# Lower cost substrate



## TheJohnner (Jan 2, 2009)

Has anyone used "AquariumPlants.com's own: Freshwater Planted Aquarium Substrate"? Is this stuff good. I think I read some where in here that it is light and doesn't hold plant roots well. Is this true? Would it be wise to use this with a little ADA Amazonia on top to weigh it down? This stuff is much cheaper.

http://www.aquariumplants.com/product_p/ss.htm

- John


----------



## fshfanatic (Apr 20, 2006)

want a cheap good substrate? Use SMS. Look up Lesco. I use it and it is great stuff


----------



## chase127 (Jun 8, 2008)

i think its been determined that aquariumplants.com own subs IS soil master select(SMS) so it'll be even cheaper to find it in your area


----------



## lauraleellbp (Feb 3, 2008)

Can't get much cheaper than making your own Mineralized Soil; see the sticky at the top of the fourm. :thumbsup:


----------



## erijnal (Jun 19, 2006)

Also want to chime in here: it's probably not the best idea to mix substrates. Most of the substrate products that are specifically made for planted aquariums (not talking about materials such as peat and laterite, but about Flourite, AquaSoil, etc) were probably not mined/made for the purpose of mixing with other products.

In fact, the idea of putting a heavier (read: more dense) substrate on top of a light substrate wouldn't pan out because eventually the less dense material would find its way to the top.

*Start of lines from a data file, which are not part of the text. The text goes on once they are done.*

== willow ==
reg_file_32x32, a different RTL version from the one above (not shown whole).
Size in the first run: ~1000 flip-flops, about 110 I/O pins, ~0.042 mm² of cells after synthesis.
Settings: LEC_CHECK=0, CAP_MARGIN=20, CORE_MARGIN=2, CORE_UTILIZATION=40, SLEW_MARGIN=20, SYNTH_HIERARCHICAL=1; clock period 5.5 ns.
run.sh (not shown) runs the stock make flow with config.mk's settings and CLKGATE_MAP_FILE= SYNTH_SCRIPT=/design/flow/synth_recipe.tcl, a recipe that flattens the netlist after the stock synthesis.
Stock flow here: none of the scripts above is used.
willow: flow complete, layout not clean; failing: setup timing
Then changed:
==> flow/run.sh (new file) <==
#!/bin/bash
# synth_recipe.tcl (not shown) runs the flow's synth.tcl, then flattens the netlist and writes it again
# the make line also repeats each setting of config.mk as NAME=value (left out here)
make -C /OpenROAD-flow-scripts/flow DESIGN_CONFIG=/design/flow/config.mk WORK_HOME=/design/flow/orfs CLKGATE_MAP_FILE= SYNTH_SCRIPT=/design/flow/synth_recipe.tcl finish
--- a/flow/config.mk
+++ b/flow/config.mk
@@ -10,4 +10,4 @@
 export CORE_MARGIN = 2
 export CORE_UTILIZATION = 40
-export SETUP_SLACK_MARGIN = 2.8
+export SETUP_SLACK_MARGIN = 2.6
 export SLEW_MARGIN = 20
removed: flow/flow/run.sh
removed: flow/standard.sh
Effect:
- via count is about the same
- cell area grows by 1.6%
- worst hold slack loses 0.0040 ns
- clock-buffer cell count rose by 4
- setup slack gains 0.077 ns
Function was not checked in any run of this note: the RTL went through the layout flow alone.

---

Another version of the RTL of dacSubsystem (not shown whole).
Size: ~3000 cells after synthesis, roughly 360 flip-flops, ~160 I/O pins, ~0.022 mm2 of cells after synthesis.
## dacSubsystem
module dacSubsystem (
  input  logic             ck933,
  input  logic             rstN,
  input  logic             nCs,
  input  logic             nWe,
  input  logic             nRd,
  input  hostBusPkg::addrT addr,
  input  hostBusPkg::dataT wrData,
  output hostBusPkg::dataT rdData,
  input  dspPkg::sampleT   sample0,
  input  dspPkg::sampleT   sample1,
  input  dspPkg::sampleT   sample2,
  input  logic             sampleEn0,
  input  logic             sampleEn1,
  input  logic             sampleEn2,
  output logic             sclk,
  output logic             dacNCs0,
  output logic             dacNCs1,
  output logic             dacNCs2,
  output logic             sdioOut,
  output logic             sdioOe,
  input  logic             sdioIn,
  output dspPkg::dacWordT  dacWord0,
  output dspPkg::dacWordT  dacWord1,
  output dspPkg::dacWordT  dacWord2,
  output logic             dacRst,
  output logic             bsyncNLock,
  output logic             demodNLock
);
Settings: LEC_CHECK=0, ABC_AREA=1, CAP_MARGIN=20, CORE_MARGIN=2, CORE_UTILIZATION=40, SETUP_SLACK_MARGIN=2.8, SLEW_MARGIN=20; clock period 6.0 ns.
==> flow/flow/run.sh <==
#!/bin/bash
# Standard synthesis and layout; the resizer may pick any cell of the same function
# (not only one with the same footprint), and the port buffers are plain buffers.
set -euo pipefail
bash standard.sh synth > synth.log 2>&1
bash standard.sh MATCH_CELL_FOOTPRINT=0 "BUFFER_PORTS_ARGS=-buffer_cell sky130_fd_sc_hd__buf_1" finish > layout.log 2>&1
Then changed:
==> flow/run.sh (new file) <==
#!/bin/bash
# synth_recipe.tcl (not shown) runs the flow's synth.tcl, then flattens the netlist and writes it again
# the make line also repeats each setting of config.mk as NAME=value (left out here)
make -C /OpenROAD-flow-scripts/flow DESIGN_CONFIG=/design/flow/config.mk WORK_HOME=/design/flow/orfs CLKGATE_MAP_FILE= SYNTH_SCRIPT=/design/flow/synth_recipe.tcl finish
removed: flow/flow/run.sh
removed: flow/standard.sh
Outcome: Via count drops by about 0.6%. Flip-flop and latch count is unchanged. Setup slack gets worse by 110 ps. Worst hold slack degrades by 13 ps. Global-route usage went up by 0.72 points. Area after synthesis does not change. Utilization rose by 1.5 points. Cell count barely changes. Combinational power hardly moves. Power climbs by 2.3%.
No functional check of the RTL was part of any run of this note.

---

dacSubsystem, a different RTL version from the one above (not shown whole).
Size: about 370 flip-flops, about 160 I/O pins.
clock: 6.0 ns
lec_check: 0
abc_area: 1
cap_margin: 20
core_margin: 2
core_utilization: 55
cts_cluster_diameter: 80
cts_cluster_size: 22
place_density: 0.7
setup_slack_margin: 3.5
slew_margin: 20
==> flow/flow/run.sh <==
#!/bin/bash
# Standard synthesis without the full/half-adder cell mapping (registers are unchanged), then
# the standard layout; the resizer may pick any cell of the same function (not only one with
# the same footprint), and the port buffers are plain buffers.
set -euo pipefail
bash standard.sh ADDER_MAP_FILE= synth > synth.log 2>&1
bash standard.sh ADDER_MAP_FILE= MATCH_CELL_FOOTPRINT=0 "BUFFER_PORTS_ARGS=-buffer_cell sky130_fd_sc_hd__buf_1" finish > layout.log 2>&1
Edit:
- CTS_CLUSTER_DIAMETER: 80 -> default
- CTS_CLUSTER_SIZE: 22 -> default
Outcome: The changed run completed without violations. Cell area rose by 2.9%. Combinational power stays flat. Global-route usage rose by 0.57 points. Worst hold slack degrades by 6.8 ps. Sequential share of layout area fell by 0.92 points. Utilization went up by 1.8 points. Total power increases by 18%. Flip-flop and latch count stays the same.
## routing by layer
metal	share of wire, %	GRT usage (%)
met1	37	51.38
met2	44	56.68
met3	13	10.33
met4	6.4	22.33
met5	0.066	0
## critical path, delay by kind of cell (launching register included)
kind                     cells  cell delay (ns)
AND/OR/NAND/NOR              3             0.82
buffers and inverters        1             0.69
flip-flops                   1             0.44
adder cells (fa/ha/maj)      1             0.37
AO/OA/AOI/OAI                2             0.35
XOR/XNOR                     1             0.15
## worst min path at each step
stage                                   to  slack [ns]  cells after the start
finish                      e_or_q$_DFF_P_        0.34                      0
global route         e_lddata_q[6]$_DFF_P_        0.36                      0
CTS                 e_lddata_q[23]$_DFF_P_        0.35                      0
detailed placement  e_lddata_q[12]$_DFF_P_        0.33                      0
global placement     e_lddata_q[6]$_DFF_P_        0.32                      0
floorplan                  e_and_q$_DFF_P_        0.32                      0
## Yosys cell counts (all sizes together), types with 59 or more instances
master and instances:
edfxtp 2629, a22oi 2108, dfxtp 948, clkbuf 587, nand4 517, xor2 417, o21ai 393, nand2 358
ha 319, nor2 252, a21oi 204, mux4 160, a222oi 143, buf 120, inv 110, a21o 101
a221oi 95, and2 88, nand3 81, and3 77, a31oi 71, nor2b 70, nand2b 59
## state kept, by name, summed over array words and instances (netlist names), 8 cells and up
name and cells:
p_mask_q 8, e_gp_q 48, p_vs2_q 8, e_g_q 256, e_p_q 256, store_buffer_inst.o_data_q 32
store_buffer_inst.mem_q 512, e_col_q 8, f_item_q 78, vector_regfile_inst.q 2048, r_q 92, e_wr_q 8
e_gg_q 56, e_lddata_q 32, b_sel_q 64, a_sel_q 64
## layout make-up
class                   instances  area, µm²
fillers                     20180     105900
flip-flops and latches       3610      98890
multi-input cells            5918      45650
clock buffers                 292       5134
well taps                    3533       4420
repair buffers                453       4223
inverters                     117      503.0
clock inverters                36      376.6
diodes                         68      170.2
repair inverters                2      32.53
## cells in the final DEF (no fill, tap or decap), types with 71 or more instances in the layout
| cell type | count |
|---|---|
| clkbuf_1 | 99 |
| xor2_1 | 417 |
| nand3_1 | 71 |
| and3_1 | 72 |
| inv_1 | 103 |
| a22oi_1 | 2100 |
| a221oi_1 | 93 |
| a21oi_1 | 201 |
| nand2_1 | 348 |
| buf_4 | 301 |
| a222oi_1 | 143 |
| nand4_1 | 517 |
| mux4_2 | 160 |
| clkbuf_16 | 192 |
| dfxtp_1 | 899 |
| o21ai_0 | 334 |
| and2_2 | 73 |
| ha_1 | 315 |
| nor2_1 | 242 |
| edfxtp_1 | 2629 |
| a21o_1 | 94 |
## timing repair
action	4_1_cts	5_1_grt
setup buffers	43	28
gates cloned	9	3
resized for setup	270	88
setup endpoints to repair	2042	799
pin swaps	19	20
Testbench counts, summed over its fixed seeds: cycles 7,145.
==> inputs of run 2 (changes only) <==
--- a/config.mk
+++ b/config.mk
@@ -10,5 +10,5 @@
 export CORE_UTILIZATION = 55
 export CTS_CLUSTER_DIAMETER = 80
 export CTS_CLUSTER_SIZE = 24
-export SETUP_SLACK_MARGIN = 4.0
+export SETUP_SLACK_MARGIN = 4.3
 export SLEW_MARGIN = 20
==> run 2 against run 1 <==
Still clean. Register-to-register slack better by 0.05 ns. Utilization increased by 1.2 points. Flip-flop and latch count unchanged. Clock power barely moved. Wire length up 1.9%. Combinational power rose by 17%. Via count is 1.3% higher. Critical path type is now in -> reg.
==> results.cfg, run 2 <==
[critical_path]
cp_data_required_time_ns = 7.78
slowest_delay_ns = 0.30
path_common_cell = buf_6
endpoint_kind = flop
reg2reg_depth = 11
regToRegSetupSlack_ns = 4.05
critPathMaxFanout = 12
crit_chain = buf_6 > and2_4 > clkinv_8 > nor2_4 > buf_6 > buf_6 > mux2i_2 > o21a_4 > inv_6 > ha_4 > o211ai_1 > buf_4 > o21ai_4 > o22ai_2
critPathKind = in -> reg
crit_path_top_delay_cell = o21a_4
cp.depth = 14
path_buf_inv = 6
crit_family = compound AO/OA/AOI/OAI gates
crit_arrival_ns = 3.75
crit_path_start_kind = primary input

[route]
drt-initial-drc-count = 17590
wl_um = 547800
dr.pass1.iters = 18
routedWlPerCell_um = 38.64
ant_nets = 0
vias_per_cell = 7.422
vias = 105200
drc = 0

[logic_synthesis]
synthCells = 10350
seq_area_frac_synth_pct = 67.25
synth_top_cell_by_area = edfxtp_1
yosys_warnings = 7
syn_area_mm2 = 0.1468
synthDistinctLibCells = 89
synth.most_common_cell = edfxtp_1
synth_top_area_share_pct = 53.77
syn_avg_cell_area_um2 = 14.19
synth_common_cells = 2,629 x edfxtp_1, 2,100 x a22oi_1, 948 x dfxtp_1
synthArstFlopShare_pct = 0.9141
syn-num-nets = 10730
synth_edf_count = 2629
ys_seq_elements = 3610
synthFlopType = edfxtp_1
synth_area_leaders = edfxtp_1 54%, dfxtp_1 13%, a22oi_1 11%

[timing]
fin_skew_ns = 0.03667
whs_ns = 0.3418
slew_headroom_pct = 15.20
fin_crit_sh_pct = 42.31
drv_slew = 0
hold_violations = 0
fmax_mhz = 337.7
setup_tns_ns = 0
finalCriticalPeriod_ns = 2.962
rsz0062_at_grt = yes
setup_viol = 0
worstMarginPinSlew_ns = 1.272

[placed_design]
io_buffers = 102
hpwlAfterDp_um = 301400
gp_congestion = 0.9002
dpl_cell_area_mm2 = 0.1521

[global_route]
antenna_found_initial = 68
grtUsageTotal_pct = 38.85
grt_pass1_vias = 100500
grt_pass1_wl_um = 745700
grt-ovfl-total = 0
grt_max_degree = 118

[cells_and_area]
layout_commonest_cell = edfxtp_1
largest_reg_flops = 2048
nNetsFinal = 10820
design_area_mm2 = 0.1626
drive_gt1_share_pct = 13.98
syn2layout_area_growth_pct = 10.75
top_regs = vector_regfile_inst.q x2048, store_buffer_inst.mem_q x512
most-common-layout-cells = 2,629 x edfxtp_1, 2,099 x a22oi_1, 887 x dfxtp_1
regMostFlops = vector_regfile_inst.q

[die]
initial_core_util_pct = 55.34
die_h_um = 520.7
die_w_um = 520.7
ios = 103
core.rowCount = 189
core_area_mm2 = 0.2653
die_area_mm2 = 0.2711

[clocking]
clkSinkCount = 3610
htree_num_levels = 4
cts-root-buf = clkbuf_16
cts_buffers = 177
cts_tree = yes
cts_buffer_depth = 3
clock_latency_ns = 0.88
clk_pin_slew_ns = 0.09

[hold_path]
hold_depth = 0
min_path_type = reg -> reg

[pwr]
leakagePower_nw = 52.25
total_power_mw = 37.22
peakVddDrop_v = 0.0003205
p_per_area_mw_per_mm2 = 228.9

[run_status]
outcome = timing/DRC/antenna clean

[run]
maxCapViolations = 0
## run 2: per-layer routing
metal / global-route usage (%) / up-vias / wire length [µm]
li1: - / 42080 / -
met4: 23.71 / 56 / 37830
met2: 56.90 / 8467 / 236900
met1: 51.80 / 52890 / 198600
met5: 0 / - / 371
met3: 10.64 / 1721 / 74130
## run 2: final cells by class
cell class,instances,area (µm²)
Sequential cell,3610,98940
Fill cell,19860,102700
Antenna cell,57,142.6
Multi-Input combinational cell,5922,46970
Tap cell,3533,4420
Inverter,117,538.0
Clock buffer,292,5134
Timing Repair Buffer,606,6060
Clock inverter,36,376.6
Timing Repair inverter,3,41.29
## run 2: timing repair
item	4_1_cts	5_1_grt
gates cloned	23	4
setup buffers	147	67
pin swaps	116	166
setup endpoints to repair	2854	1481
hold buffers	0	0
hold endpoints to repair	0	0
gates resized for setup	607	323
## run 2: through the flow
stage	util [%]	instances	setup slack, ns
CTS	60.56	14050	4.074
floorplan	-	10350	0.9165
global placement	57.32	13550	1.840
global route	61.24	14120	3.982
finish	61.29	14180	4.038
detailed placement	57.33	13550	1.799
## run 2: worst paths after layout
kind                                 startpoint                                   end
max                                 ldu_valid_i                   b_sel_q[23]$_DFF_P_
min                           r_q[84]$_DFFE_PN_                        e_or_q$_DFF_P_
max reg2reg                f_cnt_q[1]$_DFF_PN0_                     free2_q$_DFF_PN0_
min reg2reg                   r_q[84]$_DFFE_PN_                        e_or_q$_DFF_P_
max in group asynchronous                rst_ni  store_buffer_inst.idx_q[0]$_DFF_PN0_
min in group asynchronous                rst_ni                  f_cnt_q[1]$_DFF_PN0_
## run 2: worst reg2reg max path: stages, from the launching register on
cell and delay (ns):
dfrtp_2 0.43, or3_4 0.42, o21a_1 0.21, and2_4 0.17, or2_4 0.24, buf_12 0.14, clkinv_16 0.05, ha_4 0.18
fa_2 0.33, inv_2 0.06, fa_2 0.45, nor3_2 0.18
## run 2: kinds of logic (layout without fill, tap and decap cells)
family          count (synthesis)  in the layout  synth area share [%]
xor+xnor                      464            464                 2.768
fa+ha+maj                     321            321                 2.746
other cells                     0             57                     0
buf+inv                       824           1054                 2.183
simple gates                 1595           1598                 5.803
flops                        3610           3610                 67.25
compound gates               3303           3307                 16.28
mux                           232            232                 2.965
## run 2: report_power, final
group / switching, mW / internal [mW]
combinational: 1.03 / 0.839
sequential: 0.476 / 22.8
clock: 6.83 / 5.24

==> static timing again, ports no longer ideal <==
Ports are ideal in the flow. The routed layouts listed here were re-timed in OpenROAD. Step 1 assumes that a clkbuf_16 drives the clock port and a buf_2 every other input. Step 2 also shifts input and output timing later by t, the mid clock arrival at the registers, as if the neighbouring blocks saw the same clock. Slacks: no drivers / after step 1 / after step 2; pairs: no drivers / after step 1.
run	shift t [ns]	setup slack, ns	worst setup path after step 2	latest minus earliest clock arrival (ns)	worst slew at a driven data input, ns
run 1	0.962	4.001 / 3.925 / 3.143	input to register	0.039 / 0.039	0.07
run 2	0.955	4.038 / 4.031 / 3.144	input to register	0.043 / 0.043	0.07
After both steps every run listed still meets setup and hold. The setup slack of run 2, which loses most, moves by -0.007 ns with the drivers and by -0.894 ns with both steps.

That said, there are some VERY successful tanks that use an enriched underlayer with a substrate cap like SoilMaster Select or ColorQuartz. Going that route would probably be the most cost-effective if you're willing to do some research and get your hands dirty.


----------



## Homer_Simpson (May 10, 2007)

erijnal said:


> Also want to chime in here: it's probably not the best idea to mix substrates. Most of the substrate products that are specifically made for planted aquariums (not talking about materials such as peat and laterite, but about Flourite, AquaSoil, etc) were probably not mined/made for the purpose of mixing with other products.
> 
> In fact, the idea of putting a heavier (read: more dense) substrate on top of a light substrate wouldn't pan out because eventually the less dense material would find its way to the top.
> 
> ...


This is so true, mixing substrates will not do any harm and I believe some do it to save on costs. Some people may have a bag of expensive substrate laying around and want to set up another tank but it is insufficient and they may not be able to pay the high cost for another bag. The issue of the less dense substrate migrating to the top only ends up creating an aesthetic issue. I don't believe it negatively effects plant growth, but someone can correct me if I am wrong.

I agree with you that the alternative mineralized soil method is a cost-effective method if you are prepared to be patient before and after creating the substrate. You have to soak and dry the soil several times, and sometimes for much longer, especially if your soil may not be quite the right type. Then when you use it there may be a short/temporary period where you may end up with algae outbreaks or green water which will eventually go away. Some may not be prepared to wait out this period. Sometimes, there may be difficulty in obtaining all the necessary ingredients. Torpedobarb sells pre-made packages of mineralized topsoil, but he does that in season and shipping costs if you live outside US may not make it cost effective.


----------



## lauraleellbp (Feb 3, 2008)

I don't see any issue at all with mixing substrates, especially if you understand the properties of those substrates (you have a plan!) and the aesthetics don't bother you.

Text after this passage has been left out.